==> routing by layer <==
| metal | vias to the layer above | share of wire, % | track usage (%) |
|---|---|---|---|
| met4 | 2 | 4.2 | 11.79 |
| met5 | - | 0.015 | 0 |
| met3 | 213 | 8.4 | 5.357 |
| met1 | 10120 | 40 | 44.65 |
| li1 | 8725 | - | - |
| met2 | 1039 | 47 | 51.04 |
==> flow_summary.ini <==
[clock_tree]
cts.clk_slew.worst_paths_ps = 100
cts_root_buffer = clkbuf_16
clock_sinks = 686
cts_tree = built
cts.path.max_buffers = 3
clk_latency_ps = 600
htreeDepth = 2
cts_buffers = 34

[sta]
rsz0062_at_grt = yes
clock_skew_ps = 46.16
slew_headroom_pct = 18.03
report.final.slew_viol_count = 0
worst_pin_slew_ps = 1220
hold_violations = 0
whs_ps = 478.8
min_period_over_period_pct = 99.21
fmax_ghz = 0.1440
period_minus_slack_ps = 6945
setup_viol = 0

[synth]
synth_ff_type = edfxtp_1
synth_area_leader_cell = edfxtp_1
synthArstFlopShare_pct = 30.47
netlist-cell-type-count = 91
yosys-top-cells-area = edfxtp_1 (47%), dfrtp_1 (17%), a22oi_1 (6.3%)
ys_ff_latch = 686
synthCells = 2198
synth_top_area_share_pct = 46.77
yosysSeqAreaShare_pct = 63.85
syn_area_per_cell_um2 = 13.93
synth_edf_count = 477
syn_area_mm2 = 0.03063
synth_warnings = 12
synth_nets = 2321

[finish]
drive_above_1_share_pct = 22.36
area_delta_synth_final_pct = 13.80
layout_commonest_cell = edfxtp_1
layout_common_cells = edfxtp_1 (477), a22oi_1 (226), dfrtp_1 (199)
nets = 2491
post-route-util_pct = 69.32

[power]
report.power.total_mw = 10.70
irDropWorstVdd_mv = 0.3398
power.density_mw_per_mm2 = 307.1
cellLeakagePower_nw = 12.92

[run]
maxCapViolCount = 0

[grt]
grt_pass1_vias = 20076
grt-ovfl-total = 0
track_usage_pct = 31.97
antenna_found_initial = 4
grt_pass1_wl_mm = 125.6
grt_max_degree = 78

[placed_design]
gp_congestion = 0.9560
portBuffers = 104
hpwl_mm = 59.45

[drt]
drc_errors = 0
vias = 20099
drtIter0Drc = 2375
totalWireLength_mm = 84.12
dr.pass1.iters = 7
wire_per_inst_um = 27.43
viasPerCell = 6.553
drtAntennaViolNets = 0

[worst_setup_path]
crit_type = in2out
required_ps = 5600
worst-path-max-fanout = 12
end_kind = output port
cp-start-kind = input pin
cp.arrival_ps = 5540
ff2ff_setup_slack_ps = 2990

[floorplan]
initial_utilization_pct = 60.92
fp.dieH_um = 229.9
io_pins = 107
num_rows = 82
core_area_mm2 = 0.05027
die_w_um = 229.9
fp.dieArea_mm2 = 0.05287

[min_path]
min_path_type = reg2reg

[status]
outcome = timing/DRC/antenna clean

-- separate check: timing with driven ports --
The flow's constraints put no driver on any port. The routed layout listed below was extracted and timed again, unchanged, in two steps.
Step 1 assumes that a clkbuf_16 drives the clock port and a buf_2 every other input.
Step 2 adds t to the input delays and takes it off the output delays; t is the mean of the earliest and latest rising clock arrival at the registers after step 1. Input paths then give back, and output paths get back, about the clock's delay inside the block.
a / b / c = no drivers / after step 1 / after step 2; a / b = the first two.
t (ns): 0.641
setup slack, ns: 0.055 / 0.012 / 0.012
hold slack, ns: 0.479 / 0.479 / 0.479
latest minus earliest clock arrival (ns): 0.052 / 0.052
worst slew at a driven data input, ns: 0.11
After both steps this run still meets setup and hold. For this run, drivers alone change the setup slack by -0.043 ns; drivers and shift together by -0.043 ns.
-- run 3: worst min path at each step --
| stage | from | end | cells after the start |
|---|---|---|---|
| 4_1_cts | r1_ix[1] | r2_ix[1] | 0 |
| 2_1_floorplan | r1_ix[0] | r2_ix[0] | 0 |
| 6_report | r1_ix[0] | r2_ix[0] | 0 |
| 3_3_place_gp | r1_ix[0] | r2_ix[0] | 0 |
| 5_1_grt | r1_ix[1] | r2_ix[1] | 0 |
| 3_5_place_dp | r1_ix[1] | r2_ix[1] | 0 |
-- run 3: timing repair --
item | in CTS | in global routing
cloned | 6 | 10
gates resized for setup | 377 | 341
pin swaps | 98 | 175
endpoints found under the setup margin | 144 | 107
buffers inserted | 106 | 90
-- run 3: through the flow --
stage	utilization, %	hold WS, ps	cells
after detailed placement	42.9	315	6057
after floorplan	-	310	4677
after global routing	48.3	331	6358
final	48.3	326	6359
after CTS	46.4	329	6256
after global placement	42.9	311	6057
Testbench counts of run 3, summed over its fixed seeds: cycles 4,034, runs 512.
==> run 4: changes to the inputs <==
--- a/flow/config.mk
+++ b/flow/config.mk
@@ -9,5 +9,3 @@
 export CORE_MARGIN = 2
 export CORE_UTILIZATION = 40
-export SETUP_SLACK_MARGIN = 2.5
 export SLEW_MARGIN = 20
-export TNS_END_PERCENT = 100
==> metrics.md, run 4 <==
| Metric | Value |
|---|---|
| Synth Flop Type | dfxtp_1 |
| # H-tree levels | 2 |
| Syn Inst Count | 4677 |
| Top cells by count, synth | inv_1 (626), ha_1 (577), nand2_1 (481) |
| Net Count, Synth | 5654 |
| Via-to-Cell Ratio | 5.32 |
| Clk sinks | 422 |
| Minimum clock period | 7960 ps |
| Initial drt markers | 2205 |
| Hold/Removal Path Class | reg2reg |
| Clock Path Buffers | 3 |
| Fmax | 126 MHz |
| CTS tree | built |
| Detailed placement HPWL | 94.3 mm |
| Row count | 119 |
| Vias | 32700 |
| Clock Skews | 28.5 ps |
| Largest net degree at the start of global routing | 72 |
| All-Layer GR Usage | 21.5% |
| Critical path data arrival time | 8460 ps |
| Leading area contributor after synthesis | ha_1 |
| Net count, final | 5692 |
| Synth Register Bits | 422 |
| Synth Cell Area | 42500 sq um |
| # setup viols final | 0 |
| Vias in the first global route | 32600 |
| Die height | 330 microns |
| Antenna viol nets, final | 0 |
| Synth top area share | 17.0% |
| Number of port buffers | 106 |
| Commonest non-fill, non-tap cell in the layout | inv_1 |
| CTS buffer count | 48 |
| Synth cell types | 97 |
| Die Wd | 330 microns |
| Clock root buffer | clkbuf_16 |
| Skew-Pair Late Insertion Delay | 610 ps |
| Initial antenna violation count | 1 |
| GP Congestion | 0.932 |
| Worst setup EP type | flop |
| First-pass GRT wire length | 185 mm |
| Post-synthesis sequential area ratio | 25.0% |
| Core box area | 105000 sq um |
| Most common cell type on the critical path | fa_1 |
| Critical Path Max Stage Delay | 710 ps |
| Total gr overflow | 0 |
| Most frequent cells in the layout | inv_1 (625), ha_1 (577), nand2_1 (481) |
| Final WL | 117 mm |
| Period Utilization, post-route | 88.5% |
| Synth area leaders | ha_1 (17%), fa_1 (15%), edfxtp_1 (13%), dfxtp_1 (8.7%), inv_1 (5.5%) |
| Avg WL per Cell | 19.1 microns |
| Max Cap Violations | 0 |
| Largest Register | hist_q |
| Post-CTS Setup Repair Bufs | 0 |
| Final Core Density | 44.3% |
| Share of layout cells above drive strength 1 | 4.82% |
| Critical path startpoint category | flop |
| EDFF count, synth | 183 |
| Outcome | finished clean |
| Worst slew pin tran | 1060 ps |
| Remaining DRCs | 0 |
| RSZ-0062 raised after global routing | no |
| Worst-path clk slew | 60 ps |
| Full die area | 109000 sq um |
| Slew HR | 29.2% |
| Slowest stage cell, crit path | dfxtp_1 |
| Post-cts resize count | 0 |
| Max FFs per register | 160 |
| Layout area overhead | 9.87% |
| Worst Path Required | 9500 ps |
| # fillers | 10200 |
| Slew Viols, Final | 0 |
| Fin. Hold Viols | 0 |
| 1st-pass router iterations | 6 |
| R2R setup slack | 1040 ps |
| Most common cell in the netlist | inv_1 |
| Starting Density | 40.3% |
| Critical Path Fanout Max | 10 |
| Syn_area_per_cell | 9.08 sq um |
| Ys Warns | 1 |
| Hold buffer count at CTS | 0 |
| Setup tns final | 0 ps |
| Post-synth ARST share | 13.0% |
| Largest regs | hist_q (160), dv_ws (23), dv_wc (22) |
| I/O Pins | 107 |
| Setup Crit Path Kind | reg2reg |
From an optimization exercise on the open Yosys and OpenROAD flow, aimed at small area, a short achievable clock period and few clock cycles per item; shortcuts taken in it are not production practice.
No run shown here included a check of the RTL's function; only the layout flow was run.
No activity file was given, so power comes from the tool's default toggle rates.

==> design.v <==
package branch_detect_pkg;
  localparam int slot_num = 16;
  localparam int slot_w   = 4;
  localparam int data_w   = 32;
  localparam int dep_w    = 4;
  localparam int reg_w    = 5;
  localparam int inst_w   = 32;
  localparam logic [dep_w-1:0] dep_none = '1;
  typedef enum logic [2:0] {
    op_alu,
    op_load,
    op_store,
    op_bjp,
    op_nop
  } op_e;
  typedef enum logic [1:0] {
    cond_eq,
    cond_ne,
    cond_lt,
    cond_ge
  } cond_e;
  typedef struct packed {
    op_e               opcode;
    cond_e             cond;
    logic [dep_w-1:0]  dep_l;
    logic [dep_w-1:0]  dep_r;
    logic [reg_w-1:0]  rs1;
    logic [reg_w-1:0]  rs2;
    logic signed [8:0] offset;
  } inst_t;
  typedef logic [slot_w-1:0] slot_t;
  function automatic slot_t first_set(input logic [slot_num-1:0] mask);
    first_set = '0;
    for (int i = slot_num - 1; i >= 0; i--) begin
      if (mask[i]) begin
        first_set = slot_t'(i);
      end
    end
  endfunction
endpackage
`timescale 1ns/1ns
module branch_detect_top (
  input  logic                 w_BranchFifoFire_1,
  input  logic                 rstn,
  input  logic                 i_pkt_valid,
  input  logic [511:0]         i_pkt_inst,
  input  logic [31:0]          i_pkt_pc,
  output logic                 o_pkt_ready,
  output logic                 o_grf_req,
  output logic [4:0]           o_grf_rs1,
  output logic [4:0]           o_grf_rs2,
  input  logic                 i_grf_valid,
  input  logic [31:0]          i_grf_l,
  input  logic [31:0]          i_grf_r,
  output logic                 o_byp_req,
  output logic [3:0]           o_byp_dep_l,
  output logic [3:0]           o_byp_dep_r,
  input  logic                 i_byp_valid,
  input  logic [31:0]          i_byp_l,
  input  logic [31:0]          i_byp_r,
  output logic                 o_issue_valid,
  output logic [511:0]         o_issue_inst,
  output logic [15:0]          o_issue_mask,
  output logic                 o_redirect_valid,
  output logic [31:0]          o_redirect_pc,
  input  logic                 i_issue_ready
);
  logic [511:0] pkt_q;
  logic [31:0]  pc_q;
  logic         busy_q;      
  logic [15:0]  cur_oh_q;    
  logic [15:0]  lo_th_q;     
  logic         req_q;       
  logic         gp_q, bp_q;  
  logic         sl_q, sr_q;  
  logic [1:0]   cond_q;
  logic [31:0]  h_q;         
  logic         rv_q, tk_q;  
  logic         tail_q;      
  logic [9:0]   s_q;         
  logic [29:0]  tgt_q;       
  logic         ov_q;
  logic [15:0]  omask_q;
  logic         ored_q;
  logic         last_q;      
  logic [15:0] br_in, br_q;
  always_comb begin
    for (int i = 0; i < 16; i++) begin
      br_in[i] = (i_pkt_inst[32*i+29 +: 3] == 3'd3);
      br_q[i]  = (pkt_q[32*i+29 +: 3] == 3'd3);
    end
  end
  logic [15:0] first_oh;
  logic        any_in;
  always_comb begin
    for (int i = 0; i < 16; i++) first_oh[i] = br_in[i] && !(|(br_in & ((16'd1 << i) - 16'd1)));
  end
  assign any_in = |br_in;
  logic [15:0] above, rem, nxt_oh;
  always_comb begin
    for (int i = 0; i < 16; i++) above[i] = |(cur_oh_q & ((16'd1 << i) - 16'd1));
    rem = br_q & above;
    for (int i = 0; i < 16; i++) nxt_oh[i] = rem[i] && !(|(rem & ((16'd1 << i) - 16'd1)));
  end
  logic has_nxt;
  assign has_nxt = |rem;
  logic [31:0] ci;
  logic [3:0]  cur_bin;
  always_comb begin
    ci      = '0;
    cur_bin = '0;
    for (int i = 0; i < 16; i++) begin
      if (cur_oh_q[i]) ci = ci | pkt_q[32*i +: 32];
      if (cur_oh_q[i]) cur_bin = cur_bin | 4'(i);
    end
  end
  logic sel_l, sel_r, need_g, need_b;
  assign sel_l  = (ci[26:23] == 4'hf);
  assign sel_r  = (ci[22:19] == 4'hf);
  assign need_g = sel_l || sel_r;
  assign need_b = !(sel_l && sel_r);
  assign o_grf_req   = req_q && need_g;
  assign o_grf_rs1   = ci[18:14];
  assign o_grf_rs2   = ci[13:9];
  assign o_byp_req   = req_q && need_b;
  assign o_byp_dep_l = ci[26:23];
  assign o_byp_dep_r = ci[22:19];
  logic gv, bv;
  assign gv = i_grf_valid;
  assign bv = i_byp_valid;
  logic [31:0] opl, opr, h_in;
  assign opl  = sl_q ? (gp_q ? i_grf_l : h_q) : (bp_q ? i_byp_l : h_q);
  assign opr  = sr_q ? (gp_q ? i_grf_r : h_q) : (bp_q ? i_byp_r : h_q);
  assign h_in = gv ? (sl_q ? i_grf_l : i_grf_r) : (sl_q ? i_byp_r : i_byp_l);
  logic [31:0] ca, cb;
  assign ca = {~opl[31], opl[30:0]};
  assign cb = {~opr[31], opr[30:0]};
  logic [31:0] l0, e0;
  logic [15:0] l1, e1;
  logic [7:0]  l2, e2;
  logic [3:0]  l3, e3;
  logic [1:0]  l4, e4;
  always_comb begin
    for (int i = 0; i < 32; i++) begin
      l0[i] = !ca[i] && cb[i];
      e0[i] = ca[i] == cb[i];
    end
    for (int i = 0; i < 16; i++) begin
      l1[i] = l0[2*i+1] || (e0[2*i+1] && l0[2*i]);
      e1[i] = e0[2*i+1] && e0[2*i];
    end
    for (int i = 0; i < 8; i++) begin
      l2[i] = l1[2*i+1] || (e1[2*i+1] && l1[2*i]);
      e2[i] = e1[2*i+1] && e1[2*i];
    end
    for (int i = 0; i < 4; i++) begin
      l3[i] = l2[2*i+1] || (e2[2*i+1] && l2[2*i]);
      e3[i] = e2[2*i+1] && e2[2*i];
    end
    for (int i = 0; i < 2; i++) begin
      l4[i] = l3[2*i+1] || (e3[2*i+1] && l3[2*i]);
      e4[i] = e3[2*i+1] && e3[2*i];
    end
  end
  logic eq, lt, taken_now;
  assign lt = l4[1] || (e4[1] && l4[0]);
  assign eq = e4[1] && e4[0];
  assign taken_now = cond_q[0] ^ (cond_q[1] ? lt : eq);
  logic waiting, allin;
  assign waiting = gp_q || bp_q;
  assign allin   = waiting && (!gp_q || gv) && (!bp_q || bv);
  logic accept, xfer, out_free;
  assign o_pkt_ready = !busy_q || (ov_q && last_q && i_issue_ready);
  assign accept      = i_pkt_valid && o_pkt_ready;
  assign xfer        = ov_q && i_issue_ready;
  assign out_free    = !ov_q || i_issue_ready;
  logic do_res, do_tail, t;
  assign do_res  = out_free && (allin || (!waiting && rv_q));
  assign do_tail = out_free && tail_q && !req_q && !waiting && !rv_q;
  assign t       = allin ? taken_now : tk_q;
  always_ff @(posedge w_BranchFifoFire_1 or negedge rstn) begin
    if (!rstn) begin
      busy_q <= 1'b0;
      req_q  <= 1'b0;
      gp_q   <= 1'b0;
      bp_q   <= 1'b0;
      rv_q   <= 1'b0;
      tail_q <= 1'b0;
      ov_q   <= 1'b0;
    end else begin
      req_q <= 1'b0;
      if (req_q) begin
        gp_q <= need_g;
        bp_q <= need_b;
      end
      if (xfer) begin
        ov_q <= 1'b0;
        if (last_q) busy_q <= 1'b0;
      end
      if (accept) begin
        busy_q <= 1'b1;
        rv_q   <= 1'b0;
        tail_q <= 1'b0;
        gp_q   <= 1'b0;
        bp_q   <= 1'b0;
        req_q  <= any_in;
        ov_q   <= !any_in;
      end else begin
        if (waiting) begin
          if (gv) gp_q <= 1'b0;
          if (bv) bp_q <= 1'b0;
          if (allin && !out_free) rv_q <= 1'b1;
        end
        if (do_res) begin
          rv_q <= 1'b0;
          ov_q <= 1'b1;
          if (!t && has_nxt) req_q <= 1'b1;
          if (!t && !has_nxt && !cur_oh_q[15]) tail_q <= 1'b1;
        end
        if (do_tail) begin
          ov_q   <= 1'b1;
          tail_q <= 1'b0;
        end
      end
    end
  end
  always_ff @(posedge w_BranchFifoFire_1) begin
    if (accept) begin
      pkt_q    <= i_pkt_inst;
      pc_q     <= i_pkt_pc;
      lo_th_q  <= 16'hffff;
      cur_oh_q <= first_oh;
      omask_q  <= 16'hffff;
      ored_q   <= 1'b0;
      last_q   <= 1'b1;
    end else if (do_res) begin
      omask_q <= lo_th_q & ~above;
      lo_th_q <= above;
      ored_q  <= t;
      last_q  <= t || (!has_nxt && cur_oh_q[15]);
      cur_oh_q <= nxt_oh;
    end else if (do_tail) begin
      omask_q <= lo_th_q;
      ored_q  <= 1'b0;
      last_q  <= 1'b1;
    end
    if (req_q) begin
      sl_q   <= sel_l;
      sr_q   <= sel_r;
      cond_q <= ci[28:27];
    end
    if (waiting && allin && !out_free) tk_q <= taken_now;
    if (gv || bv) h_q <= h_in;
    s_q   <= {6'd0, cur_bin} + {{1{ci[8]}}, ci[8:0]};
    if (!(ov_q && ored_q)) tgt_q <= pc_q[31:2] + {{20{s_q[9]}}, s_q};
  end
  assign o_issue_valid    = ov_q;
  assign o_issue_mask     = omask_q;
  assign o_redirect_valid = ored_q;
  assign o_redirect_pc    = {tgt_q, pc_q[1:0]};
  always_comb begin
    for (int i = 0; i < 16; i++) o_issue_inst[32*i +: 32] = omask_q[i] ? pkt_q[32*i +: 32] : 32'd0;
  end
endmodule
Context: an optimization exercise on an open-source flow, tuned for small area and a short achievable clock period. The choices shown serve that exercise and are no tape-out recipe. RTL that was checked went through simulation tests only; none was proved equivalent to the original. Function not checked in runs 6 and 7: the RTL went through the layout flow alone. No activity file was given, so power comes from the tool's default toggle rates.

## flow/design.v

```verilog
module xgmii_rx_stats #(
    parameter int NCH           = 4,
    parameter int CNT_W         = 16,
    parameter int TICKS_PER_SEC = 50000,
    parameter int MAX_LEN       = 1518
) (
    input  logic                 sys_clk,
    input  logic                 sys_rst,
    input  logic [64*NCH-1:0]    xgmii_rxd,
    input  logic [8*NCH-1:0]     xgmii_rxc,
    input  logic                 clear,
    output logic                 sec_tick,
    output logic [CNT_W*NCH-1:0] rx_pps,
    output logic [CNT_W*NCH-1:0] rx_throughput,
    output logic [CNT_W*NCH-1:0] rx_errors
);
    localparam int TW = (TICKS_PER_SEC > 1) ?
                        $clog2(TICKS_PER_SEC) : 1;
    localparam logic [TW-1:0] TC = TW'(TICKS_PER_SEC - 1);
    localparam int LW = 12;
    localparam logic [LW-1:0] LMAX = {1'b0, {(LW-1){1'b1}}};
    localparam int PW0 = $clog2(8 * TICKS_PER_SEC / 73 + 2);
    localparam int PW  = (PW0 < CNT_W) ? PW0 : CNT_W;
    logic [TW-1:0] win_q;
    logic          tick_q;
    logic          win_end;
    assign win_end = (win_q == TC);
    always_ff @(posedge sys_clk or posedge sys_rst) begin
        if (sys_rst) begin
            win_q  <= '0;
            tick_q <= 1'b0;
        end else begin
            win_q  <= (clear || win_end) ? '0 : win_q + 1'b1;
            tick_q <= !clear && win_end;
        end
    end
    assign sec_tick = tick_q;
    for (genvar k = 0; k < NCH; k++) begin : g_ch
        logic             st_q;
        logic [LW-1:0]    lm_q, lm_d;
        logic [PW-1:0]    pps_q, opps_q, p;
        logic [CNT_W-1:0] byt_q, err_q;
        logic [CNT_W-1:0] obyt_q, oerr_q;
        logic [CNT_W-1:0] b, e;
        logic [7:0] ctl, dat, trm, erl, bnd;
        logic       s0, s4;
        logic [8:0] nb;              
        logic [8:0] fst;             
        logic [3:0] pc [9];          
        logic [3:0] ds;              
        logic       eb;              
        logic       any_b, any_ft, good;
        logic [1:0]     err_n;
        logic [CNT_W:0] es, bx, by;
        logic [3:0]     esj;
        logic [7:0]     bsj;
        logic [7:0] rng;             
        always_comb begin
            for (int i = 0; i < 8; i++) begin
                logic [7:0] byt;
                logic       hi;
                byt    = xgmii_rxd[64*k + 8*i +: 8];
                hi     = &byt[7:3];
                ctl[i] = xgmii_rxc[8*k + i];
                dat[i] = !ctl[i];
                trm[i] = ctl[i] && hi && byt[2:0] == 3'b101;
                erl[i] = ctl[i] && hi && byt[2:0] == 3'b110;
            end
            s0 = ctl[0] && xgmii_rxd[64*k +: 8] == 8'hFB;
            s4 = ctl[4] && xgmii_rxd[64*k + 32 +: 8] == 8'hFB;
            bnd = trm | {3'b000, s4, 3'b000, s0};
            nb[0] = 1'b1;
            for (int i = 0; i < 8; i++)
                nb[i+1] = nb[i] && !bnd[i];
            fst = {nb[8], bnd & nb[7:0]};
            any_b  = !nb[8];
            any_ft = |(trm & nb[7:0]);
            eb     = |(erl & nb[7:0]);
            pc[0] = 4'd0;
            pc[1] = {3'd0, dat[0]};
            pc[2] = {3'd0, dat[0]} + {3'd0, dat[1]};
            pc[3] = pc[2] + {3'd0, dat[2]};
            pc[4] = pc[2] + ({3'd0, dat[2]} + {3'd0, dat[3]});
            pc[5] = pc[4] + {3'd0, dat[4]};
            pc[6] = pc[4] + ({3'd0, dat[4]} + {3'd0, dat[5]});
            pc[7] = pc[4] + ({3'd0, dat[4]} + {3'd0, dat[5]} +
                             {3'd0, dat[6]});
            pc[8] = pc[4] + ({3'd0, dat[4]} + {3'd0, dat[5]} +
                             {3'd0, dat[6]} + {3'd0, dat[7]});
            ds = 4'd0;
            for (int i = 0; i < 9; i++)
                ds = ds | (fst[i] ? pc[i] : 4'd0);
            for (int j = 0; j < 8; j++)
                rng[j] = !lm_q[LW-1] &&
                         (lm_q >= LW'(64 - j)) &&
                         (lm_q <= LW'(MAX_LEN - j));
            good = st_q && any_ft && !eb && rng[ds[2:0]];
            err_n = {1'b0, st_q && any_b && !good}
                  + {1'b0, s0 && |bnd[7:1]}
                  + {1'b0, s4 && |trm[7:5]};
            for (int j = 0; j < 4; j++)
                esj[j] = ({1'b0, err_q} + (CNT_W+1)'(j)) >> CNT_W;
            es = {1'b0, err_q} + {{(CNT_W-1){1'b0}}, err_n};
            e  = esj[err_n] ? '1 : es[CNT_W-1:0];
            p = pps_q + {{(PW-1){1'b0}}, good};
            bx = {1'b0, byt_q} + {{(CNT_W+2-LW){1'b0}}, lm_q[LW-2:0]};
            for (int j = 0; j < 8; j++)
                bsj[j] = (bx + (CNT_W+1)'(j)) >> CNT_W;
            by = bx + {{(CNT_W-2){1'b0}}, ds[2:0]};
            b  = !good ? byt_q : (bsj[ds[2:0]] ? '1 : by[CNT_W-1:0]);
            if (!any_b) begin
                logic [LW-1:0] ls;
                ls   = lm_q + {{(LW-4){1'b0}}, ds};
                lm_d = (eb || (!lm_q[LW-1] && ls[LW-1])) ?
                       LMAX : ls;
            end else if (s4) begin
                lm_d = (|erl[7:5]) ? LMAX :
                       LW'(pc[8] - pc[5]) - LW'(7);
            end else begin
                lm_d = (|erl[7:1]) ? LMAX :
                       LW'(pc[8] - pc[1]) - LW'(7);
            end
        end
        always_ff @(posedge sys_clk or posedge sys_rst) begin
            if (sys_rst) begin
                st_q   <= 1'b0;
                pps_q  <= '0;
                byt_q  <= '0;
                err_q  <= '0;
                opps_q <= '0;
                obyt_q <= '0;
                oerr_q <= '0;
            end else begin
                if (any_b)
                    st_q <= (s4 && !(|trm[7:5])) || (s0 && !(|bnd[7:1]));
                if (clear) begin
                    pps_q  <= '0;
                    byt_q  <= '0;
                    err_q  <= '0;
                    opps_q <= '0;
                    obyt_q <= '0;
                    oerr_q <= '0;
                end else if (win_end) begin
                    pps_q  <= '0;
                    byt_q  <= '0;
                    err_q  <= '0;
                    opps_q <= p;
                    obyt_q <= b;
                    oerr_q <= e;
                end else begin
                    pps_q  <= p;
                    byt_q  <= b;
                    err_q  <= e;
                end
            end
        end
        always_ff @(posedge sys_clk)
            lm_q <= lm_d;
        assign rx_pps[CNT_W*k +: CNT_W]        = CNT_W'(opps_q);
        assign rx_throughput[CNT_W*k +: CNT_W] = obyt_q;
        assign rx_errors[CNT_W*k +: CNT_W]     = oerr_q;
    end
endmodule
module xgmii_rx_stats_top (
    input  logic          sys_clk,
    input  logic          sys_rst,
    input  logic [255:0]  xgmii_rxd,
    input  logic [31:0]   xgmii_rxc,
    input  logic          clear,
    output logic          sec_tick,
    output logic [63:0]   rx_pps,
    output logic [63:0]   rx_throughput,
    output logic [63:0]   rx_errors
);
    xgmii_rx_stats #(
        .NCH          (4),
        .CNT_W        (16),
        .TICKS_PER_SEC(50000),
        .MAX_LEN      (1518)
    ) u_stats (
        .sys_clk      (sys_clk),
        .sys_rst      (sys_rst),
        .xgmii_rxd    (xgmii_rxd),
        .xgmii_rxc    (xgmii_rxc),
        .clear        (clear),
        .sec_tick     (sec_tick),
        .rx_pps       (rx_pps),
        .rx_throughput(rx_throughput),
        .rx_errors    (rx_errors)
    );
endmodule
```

----

Activity: Copy every line in the data above that has the string "latest" in it.

Response:
Step 2 adds t to the input delays and takes it off the output delays; t is the mean of the earliest and latest rising clock arrival at the registers after step 1. Input paths then give back, and output paths get back, about the clock's delay inside the block.
latest minus earliest clock arrival (ns): 0.052 / 0.052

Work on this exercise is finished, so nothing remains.